In contrast, we did not find a significant association between language entropy and children’s vocabulary score in their conceptual vocabulary, p > .050, see Table A5 in the Appendix and Figure 3.

Figure 3. Associations of language entropy and children’s vocabulary scores. The solid line shows the predicted vocabulary scores from the statistical model. The shaded area represents the 95% confidence interval around these predictions.
6.2.3. Context entropy
Context entropy was calculated based on the proportion of awake time children spent across different caregiving environments. Entropy values were computed over four contexts: primary caregivers, secondary caregivers, institutional childcare, and kindergarten. The resulting entropy reflects how evenly children’s time was distributed across these contexts, with higher values indicating a more balanced exposure. For example, for children exposed to two different contexts, their context entropy falls anywhere between 0 and 1.00, with 1.00 being exactly balanced exposure to two contexts. For children exposed to three contexts, their entropy lies anywhere between 0 and 1.58, with 1.58 representing their time evenly distributed across three contexts.

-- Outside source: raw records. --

## config.mk

```make
export PLATFORM = sky130hd
export DESIGN_NAME = calc_n_core
export DESIGN_NICKNAME = d
export VERILOG_FILES = /design/src/rtl/calc_pkg.sv /design/src/rtl/calc_rr_arbiter.sv /design/src/rtl/calc_n_core.sv
export SDC_FILE = /design/constraint.sdc
export NUM_CORES = 1
export LEC_CHECK = 0
export BUFFER_PORTS_ARGS = -buffer_cell sky130_fd_sc_hd__buf_2
export CORE_AREA = 2 2 235 237
export CTS_CLUSTER_SIZE = 8
export DETAILED_ROUTE_END_ITERATION = 6
export DIE_AREA = 0 0 237 239
export SYNTH_ARGS = -nofsm -noshare
export SYNTH_HDL_FRONTEND = slang
export SYNTH_SLANG_ARGS = --single-unit
```

## constraint.sdc

```tcl
create_clock -name c_clk -period 12.15 [get_ports c_clk]
set_input_delay 0.6075 -clock c_clk [delete_from_list [all_inputs] [get_ports c_clk]]
set_output_delay 0.6075 -clock c_clk [all_outputs]
set_load 0.03 [all_outputs]
```

## src/rtl/calc_pkg.sv

```systemverilog
`default_nettype none
// +----------------------------------------------------------------------+
// | Module   : calc_pkg                                                  |
// | Purpose  : Shared command/response/state encodings for calc_n_core   |
// | Revision : 1.0                                                       |
// +----------------------------------------------------------------------+
package calc_pkg;

  typedef enum logic [3:0] {
    CMD_NOP = 4'd0,
    CMD_ADD = 4'd1,
    CMD_SUB = 4'd2,
    CMD_SHL = 4'd5,
    CMD_SHR = 4'd6
  } cmd_e;

  typedef enum logic [1:0] {
    RESP_NONE = 2'd0,
    RESP_OK   = 2'd1,
    RESP_ERR  = 2'd2
  } resp_e;

  typedef enum logic [1:0] {
    ST_IDLE = 2'd0,
    ST_OP2  = 2'd1,
    ST_PEND = 2'd2
  } port_state_e;

endpackage
`default_nettype wire

```

## src/rtl/calc_rr_arbiter.sv

```systemverilog
`default_nettype none
// +----------------------------------------------------------------------+
// | Module   : calc_rr_arbiter                                           |
// | Purpose  : Round-robin arbiter, one-hot grant, pointer = last + 1    |
// | Revision : 1.0                                                       |
// +----------------------------------------------------------------------+
module calc_rr_arbiter #(
  parameter int NPORT = 4
) (
  input  logic                         clk,
  input  logic                         rst,
  input  logic [NPORT-1:0]             i_req,
  output logic [NPORT-1:0]             o_gnt,
  output logic [$clog2(NPORT)-1:0]     o_gnt_idx,
  output logic                         o_gnt_vld
);

  localparam int c_PW = $clog2(NPORT);

  logic [c_PW-1:0] ptr_q;
  logic [c_PW-1:0] ptr_d;
  logic [c_PW-1:0] w_idx;

  // Scan from the pointer upward (wrapping) and take the first requester.
  always_comb begin
    o_gnt     = '0;
    o_gnt_idx = '0;
    o_gnt_vld = 1'b0;
    w_idx     = '0;
    for (int i = 0; i < NPORT; i++) begin
      w_idx = c_PW'((int'(ptr_q) + i) % NPORT);
      if (!o_gnt_vld && i_req[w_idx]) begin
        o_gnt_vld    = 1'b1;
        o_gnt_idx    = w_idx;
        o_gnt[w_idx] = 1'b1;
      end
    end
  end

  always_comb begin
    ptr_d = ptr_q;
    if (o_gnt_vld) begin
      ptr_d = (o_gnt_idx == c_PW'(NPORT - 1)) ? '0 : o_gnt_idx + c_PW'(1);
    end
  end

  always_ff @(posedge clk) begin
    if (rst) begin
      ptr_q <= '0;
    end else begin
      ptr_q <= ptr_d;
    end
  end

endmodule
`default_nettype wire

```

## src/rtl/calc_n_core.sv

```systemverilog
`default_nettype none
// +----------------------------------------------------------------------+
// | Module   : calc_n_core                                               |
// | Purpose  : N-port two-cycle command capture, RR arbitration, shared  |
// |            add/sub/shift datapath with tagged per-port responses     |
// | Revision : 1.0                                                       |
// +----------------------------------------------------------------------+
module calc_n_core
  import calc_pkg::*;
#(
  parameter int NPORT = 4,
  parameter int W     = 32
) (
  input  logic                          c_clk,
  input  logic                          reset,
  input  logic [NPORT-1:0][3:0]         req_cmd_in,
  input  logic [NPORT-1:0][W-1:0]       req_data_in,
  output logic [NPORT-1:0][1:0]         out_resp,
  output logic [NPORT-1:0][W-1:0]       out_data
);

  localparam int c_PW  = $clog2(NPORT);
  localparam int c_SHW = $clog2(W);

  port_state_e               state_q [NPORT];
  port_state_e               state_d [NPORT];
  logic [NPORT-1:0][3:0]     cmd_q, cmd_d;
  logic [NPORT-1:0][W-1:0]   op1_q, op1_d;
  logic [NPORT-1:0][W-1:0]   op2_q, op2_d;
  logic [NPORT-1:0]          w_cap_op1, w_cap_op2, w_pend;

  logic [NPORT-1:0]          w_gnt;
  logic [c_PW-1:0]           w_gnt_idx;
  logic                      w_gnt_vld;

  logic                      ex_vld_q, ex_vld_d;
  logic [c_PW-1:0]           ex_port_q, ex_port_d;
  logic [3:0]                ex_cmd_q, ex_cmd_d;
  logic [W-1:0]              ex_op1_q, ex_op1_d;
  logic [W-1:0]              ex_op2_q, ex_op2_d;

  logic [W:0]                w_sum;
  logic [c_SHW-1:0]          w_shamt;
  resp_e                     w_res_resp;
  logic [W-1:0]              w_res_data;

  logic [NPORT-1:0][1:0]     resp_q, resp_d;
  logic [NPORT-1:0][W-1:0]   data_q, data_d;

  // Per-port capture FSM: state register
  always_ff @(posedge c_clk) begin
    if (reset) begin
      for (int p = 0; p < NPORT; p++) begin
        state_q[p] <= ST_IDLE;
      end
      cmd_q <= '0;
      op1_q <= '0;
      op2_q <= '0;
    end else begin
      for (int p = 0; p < NPORT; p++) begin
        state_q[p] <= state_d[p];
      end
      cmd_q <= cmd_d;
      op1_q <= op1_d;
      op2_q <= op2_d;
    end
  end

  // Per-port capture FSM: next state
  always_comb begin
    for (int p = 0; p < NPORT; p++) begin
      state_d[p] = state_q[p];
      case (state_q[p])
        ST_IDLE: if (req_cmd_in[p] != 4'd0) state_d[p] = ST_OP2;
        ST_OP2:  state_d[p] = ST_PEND;
        ST_PEND: if (w_gnt[p]) state_d[p] = ST_IDLE;
        default: state_d[p] = ST_IDLE;
      endcase
    end
  end

  // Per-port capture FSM: outputs. A cmd outside IDLE is never captured.
  always_comb begin
    for (int p = 0; p < NPORT; p++) begin
      w_cap_op1[p] = (state_q[p] == ST_IDLE) && (req_cmd_in[p] != 4'd0);
      w_cap_op2[p] = (state_q[p] == ST_OP2);
      w_pend[p]    = (state_q[p] == ST_PEND);
    end
  end

  always_comb begin
    cmd_d = cmd_q;
    op1_d = op1_q;
    op2_d = op2_q;
    for (int p = 0; p < NPORT; p++) begin
      if (w_cap_op1[p]) begin
        cmd_d[p] = req_cmd_in[p];
        op1_d[p] = req_data_in[p];
      end
      if (w_cap_op2[p]) begin
        op2_d[p] = req_data_in[p];
      end
    end
  end

  calc_rr_arbiter #(
    .NPORT (NPORT)
  ) u_arb (
    .clk       (c_clk),
    .rst       (reset),
    .i_req     (w_pend),
    .o_gnt     (w_gnt),
    .o_gnt_idx (w_gnt_idx),
    .o_gnt_vld (w_gnt_vld)
  );

  always_comb begin
    ex_vld_d  = w_gnt_vld;
    ex_port_d = w_gnt_idx;
    ex_cmd_d  = cmd_q[w_gnt_idx];
    ex_op1_d  = op1_q[w_gnt_idx];
    ex_op2_d  = op2_q[w_gnt_idx];
  end

  always_ff @(posedge c_clk) begin
    if (reset) begin
      ex_vld_q  <= 1'b0;
      ex_port_q <= '0;
      ex_cmd_q  <= '0;
      ex_op1_q  <= '0;
      ex_op2_q  <= '0;
    end else begin
      ex_vld_q  <= ex_vld_d;
      ex_port_q <= ex_port_d;
      ex_cmd_q  <= ex_cmd_d;
      ex_op1_q  <= ex_op1_d;
      ex_op2_q  <= ex_op2_d;
    end
  end

  // Unsigned datapath; any error forces the result data to zero.
  always_comb begin
    w_sum      = {1'b0, ex_op1_q} + {1'b0, ex_op2_q};
    w_shamt    = ex_op2_q[c_SHW-1:0];
    w_res_resp = RESP_ERR;
    w_res_data = '0;
    case (ex_cmd_q)
      CMD_ADD: begin
        if (!w_sum[W]) begin
          w_res_resp = RESP_OK;
          w_res_data = w_sum[W-1:0];
        end
      end
      CMD_SUB: begin
        if (ex_op1_q >= ex_op2_q) begin
          w_res_resp = RESP_OK;
          w_res_data = ex_op1_q - ex_op2_q;
        end
      end
      CMD_SHL: begin
        w_res_resp = RESP_OK;
        w_res_data = ex_op1_q << w_shamt;
      end
      CMD_SHR: begin
        w_res_resp = RESP_OK;
        w_res_data = ex_op1_q >> w_shamt;
      end
      default: begin
        w_res_resp = RESP_ERR;
        w_res_data = '0;
      end
    endcase
  end

  always_comb begin
    resp_d = '0;
    data_d = '0;
    if (ex_vld_q) begin
      resp_d[ex_port_q] = w_res_resp;
      data_d[ex_port_q] = w_res_data;
    end
  end

  always_ff @(posedge c_clk) begin
    if (reset) begin
      resp_q <= '0;
      data_q <= '0;
    end else begin
      resp_q <= resp_d;
      data_q <= data_d;
    end
  end

  assign out_resp = resp_q;
  assign out_data = data_q;

endmodule
`default_nettype wire

```

==> results of run 1 <==
-- stage by stage --
stage                     cells  util, %
after floorplan            2963        -
after global placement     3762     47.6
after detailed placement   3762     47.6
after CTS                  3842     51.1
after global routing       3844     51.1
final                      3845     51.1
-- power by group through the flow --
stage          Clock [mW]  Combinational [mW]  Sequential, mW
6_report             1.74                3.09            1.99
3_5_place_dp            0                3.01            2.02
4_1_cts              1.77                3.02            1.99
2_1_floorplan           0                2.08            1.97
5_1_grt              1.85                3.32            2.02
3_3_place_gp            0                3.01            2.01
-- critical path, cell delays in order, from the launching register on --
cell	delay, ps
dfxtp_1	290
buf_4	240
inv_2	80
buf_4	580
ha_1	450
nor2b_4	170
o31a_1	270
o31ai_2	450
or3b_4	490
o311ai_4	330
a21o_2	700
o221ai_1	210
a222oi_1	700
nor2_1	90
-- cell type report --
cell class                 instances  area (um2)
fill                            5175       26600
clock buffer                      73        1790
multi-input combinational       2179       13200
tap                              704         881
clock inverter                     7         123
timing repair buffer             315        1680
inverter                          75         282
antenna                            3        7.51
sequential                       489        9790
-- worst min-delay path by stage --
stage,start,end,slack [ps],cells past startpoint
floorplan,cmd_q[0],cmd_q[0],430,2
global placement,op2_q[7],op2_q[7],440,2
detailed placement,op1_q[25],op1_q[25],440,2
CTS,req_data_in[121],op2_q[121],230,3
global route,req_data_in[56],op2_q[56],240,3
finish,req_data_in[85],op2_q[85],240,3
-- Yosys cell counts (5+ instances only) --
cell	count
nand2_1	611
dfxtp_1	489
a21oi_1	402
nor2_1	330
clkbuf_1	178
mux2i_1	121
o21ai_0	95
mux2_2	79
a211oi_1	75
inv_1	73
ha_1	69
mux4_2	37
nor3_1	32
nand2b_1	26
nor2b_1	25
a221o_1	24
o211ai_1	22
buf_1	20
o221ai_1	20
buf_2	18
nand3_1	18
o22ai_1	16
a21o_1	15
o31ai_1	13
nor4_1	12
a22oi_1	9
o21bai_1	9
or2_2	9
a221oi_2	7
o31a_1	7
a31oi_1	6
and3_1	6
or3_1	6
o21a_1	5
-- placed cells by master (no fill, tap or decap), types with 9 or more instances in the layout --
cell type,n
clkbuf_16,71
nor2_1,330
o31ai_1,13
mux4_2,37
or2_2,9
dfxtp_1,486
a22oi_1,9
o221ai_1,20
nand2_1,611
o22ai_1,16
mux2i_1,121
inv_1,73
a211oi_1,75
o21ai_0,94
nor4_1,12
o21bai_1,9
a221o_1,24
a21oi_1,402
nand3_1,18
nor3_1,28
o211ai_1,22
ha_1,69
buf_2,280
buf_4,33
mux2_2,79
a21o_1,15
nor2b_1,21
nand2b_1,22
-- flip-flops by register name, summed over array words and instances (netlist names), named ones only --
signal       count
out_data       128
cmd_q           16
ex_port_q        2
op1_q          128
ex_op2_q        32
op2_q          128
ex_cmd_q         4
out_resp         8
ex_vld_q         1
u_arb.ptr_q      1
ex_op1_q        32
state_q          8
-- metal layers --
metal	vias up	wire length, um	share of wire, %	global-route usage [%]
li1	10575	-	-	-
met1	10684	38800	45	41.0
met2	968	38600	45	46.4
met3	126	6630	7.7	5.77
met4	0	2520	2.9	10.5
met5	-	0	0	0
-- logic make-up after synthesis --
kind of cell | Yosys count | share of synthesized area, %
AND/OR/NAND/NOR | 1095 | 18.6
AO/OA/AOI/OAI | 770 | 19.8
flip-flops | 489 | 40.7
buffers and inverters | 295 | 4.80
multiplexers | 237 | 12.2
adder cells (fa/ha/maj) | 71 | 3.75
XOR/XNOR | 6 | 0.218
==> impl_metrics.prom, run 1 <==
# TYPE chip_impl_metric gauge
chip_impl_metric{name="yosysUniqueCellTypes",unit=""} 78
chip_impl_metric{name="grt_antenna_before_repair",unit=""} 4
chip_impl_metric{name="netlist_area",unit="mm2"} 0.0241
chip_impl_metric{name="drt_pre_antenna_iters",unit=""} 6
chip_impl_metric{name="detailroute.via_count",unit=""} 22353
chip_impl_info{name="clock_tree_from_tritoncts",value="built"} 1
chip_impl_metric{name="fmax",unit="MHz"} 190
chip_impl_metric{name="port_buffers",unit=""} 281
chip_impl_metric{name="cts_max_level",unit=""} 3
chip_impl_metric{name="final-max-slew-violation-count",unit=""} 0
chip_impl_metric{name="antenna_violating_nets_post_route",unit=""} 0
chip_impl_metric{name="wire_length_of_the_first_global_routing_pass",unit="um"} 129000
chip_impl_metric{name="worstPathRequired",unit="ps"} 12610
chip_impl_info{name="synth_top_cells_by_area",value="dfxtp_1 (41%), nand2_1 (9.5%), a21oi_1 (8.4%)"} 1
chip_impl_metric{name="post-cts-setup-buffer-count",unit=""} 0
chip_impl_metric{name="worst_hold_slack",unit="ps"} 244
chip_impl_info{name="cp-end-kind",value="register"} 1
chip_impl_metric{name="setup_viol",unit=""} 0
chip_impl_metric{name="number_of_drc_markers_after_the_initial_detailed_route_iteration",unit=""} 2009
chip_impl_metric{name="clock-sinks",unit=""} 489
chip_impl_metric{name="placeable_core_region",unit="mm2"} 0.0543
chip_impl_metric{name="slew_headroom",unit="%"} 16.9
chip_impl_metric{name="synth.yosys.seq_area_share",unit="%"} 40.7
chip_impl_info{name="regToRegEndpoint",value="out_data[55]"} 1
chip_impl_metric{name="placedInstanceArea",unit="mm2"} 0.0258
chip_impl_metric{name="syn_to_final_growth",unit="%"} 15.4
chip_impl_metric{name="avgSynthCellArea",unit="um2"} 8.12
chip_impl_metric{name="grt_pass1_vias",unit=""} 21132
chip_impl_info{name="rr_startpoint",value="ex_op2_q[2]"} 1
chip_impl_metric{name="clock_transition_at_the_registers_of_the_reported_paths",unit="ps"} 50
chip_impl_metric{name="clock-skew-final",unit="ps"} 16.7
chip_impl_info{name="yosysTopAreaCell",value="dfxtp_1"} 1
chip_impl_info{name="worst-setup-path-type",value="reg -> reg"} 1
chip_impl_metric{name="clkLatencyLatePin",unit="ps"} 610
chip_impl_metric{name="finalHoldViolCount",unit=""} 0
chip_impl_metric{name="detail_route.drc_violations",unit=""} 0
chip_impl_info{name="crit_end",value="out_data[55]"} 1
chip_impl_metric{name="nets",unit=""} 3348
chip_impl_metric{name="syn_inst",unit=""} 2963
chip_impl_metric{name="internal_power",unit="mW"} 3.88
chip_impl_metric{name="gp_routability_congestion",unit=""} 0.956
chip_impl_metric{name="die_height",unit="um"} 239
chip_impl_metric{name="number_of_flops_mapped_to_enable_cells_by_yosys",unit=""} 0
chip_impl_info{name="run_status",value="completed"} 1
chip_impl_metric{name="worst-r2r-setup-slack",unit="ps"} 6880
chip_impl_metric{name="grt_start_max_net_pins",unit=""} 254
chip_impl_info{name="cts_root_cell",value="clkbuf_16"} 1
chip_impl_metric{name="power",unit="mW"} 6.82
chip_impl_metric{name="synthesis.nets",unit=""} 3180
chip_impl_metric{name="pwr-share-seq",unit="%"} 29.2
chip_impl_metric{name="half_perimeter_wire_length_of_the_detailed_placement_result",unit="um"} 62000
chip_impl_info{name="holdCritPathClass",value="in -> reg"} 1
chip_impl_metric{name="postLayoutSetupSlackWorst",unit="ps"} 6880
chip_impl_metric{name="post-route-period-util",unit="%"} 43.4
chip_impl_metric{name="drt-total-wl",unit="um"} 86500
chip_impl_metric{name="tritoncts.num_buffers",unit=""} 71
chip_impl_metric{name="switching_power",unit="mW"} 2.94
chip_impl_metric{name="synth_warnings",unit=""} 0
chip_impl_metric{name="avgRoutedWirePerCell",unit="um"} 22.5
chip_impl_metric{name="clock_share_of_power",unit="%"} 25.6
chip_impl_metric{name="period_needed",unit="ps"} 5270
chip_impl_metric{name="synth_top_area_share",unit="%"} 40.7
chip_impl_metric{name="ir_drop",unit="uV"} 239
chip_impl_metric{name="comb_power_share",unit="%"} 45.2
chip_impl_metric{name="number_of_synthesized_register_bits",unit=""} 489
chip_impl_metric{name="cts_hold_repair.buffers",unit=""} 0
chip_impl_metric{name="critPathMaxFanout",unit=""} 53
chip_impl_info{name="crit_start",value="ex_op2_q[2]"} 1
chip_impl_metric{name="sw_ratio",unit="%"} 43.1
chip_impl_metric{name="finish.instance_area",unit="mm2"} 0.0278
chip_impl_metric{name="leakage_power",unit="nW"} 11.8
chip_impl_metric{name="maxCapViolations",unit=""} 0
chip_impl_info{name="grt_setup_unrepaired",value="no"} 1
chip_impl_metric{name="cts.path.max_buffers",unit=""} 3
chip_impl_metric{name="floorplan.die.width",unit="um"} 237
chip_impl_metric{name="design.die.area",unit="mm2"} 0.0566
chip_impl_metric{name="power_density_cells",unit="mW/mm2"} 246
chip_impl_info{name="start_kind",value="register"} 1
chip_impl_info{name="synth_ff_type",value="dfxtp_1"} 1
chip_impl_metric{name="max_slew.worst_pin.slew",unit="ps"} 1230
chip_impl_metric{name="worstRegToRegCells",unit=""} 13
chip_impl_metric{name="fraction_of_layout_cells_with_a_size_suffix_above_1",unit="%"} 17.8
chip_impl_metric{name="initial_utilization",unit="%"} 44.3
chip_impl_metric{name="grt_usage",unit="%"} 29.7
chip_impl_metric{name="io_pins",unit=""} 282
chip_impl_metric{name="asyncSetResetFlopFracSynth",unit="%"} 0
chip_impl_metric{name="place_ws",unit="ps"} 7010
chip_impl_metric{name="overflow",unit=""} 0
chip_impl_metric{name="via_per_inst",unit=""} 5.81
chip_impl_metric{name="setup_total_negative_slack",unit="ps"} 0
chip_impl_metric{name="cts_resized",unit=""} 0
chip_impl_metric{name="floorplan.rows",unit=""} 86
chip_impl_metric{name="worst_ep_arrival_time",unit="ps"} 5730
No activity file was read; power rests on OpenSTA's default activity.
==> run 2, diff against run 1 <==
==> constraint.sdc (replaced) <==
create_clock -name c_clk -period 5.2 [get_ports c_clk]
set_input_delay 0.26 -clock c_clk [delete_from_list [all_inputs] [get_ports c_clk]]
set_output_delay 0.26 -clock c_clk [all_outputs]
set_load 0.03 [all_outputs]
==> run 2 against run 1 <==
Net effect: maximum frequency grew 10%; clock power grew 130%; non-clock buffer count grew 163; critical endpoint is now out_data[87].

The models on context entropy include monolingual and multilingual children. We compared linear regression models with both linear and quadratic terms for context entropy, as preregistered. The model with a linear term for context entropy was the best fit (see Table 1 and Tables S8 and S9 in Supplementary Materials for fit statistics).
The results showed no significant associations between context entropy and total and conceptual vocabulary for both monolingual and multilingual children, F(3,241) = 8.70, p = .288 and F(3,241) = 113.70, p = .154, see Table A6. We ran additional, unregistered linear regressions for multilingual children only, to explore whether context entropy is differently related to children’s dominant vocabulary than to their non-dominant vocabulary. For full details on model fit and comparison, see Tables S10–S13 in Supplementary Materials. Context entropy showed a curvilinear relationship to dominant vocabulary for multilingual children, F(3,122) = 5.09, p = .037, R 2 = .09, Cohen’s f 2 = .13, meaning that higher context entropy scores are associated with higher vocabulary scores in the children’s dominant language, up to a threshold of 1.03, after which higher context entropy scores are associated with lower vocabulary scores in the children’s dominant language (see Figure 4 and Table A7 in Appendix). We found no significant associations between context entropy and non-dominant vocabulary, as well as conceptual and total vocabulary (all p > .05), see Table A7.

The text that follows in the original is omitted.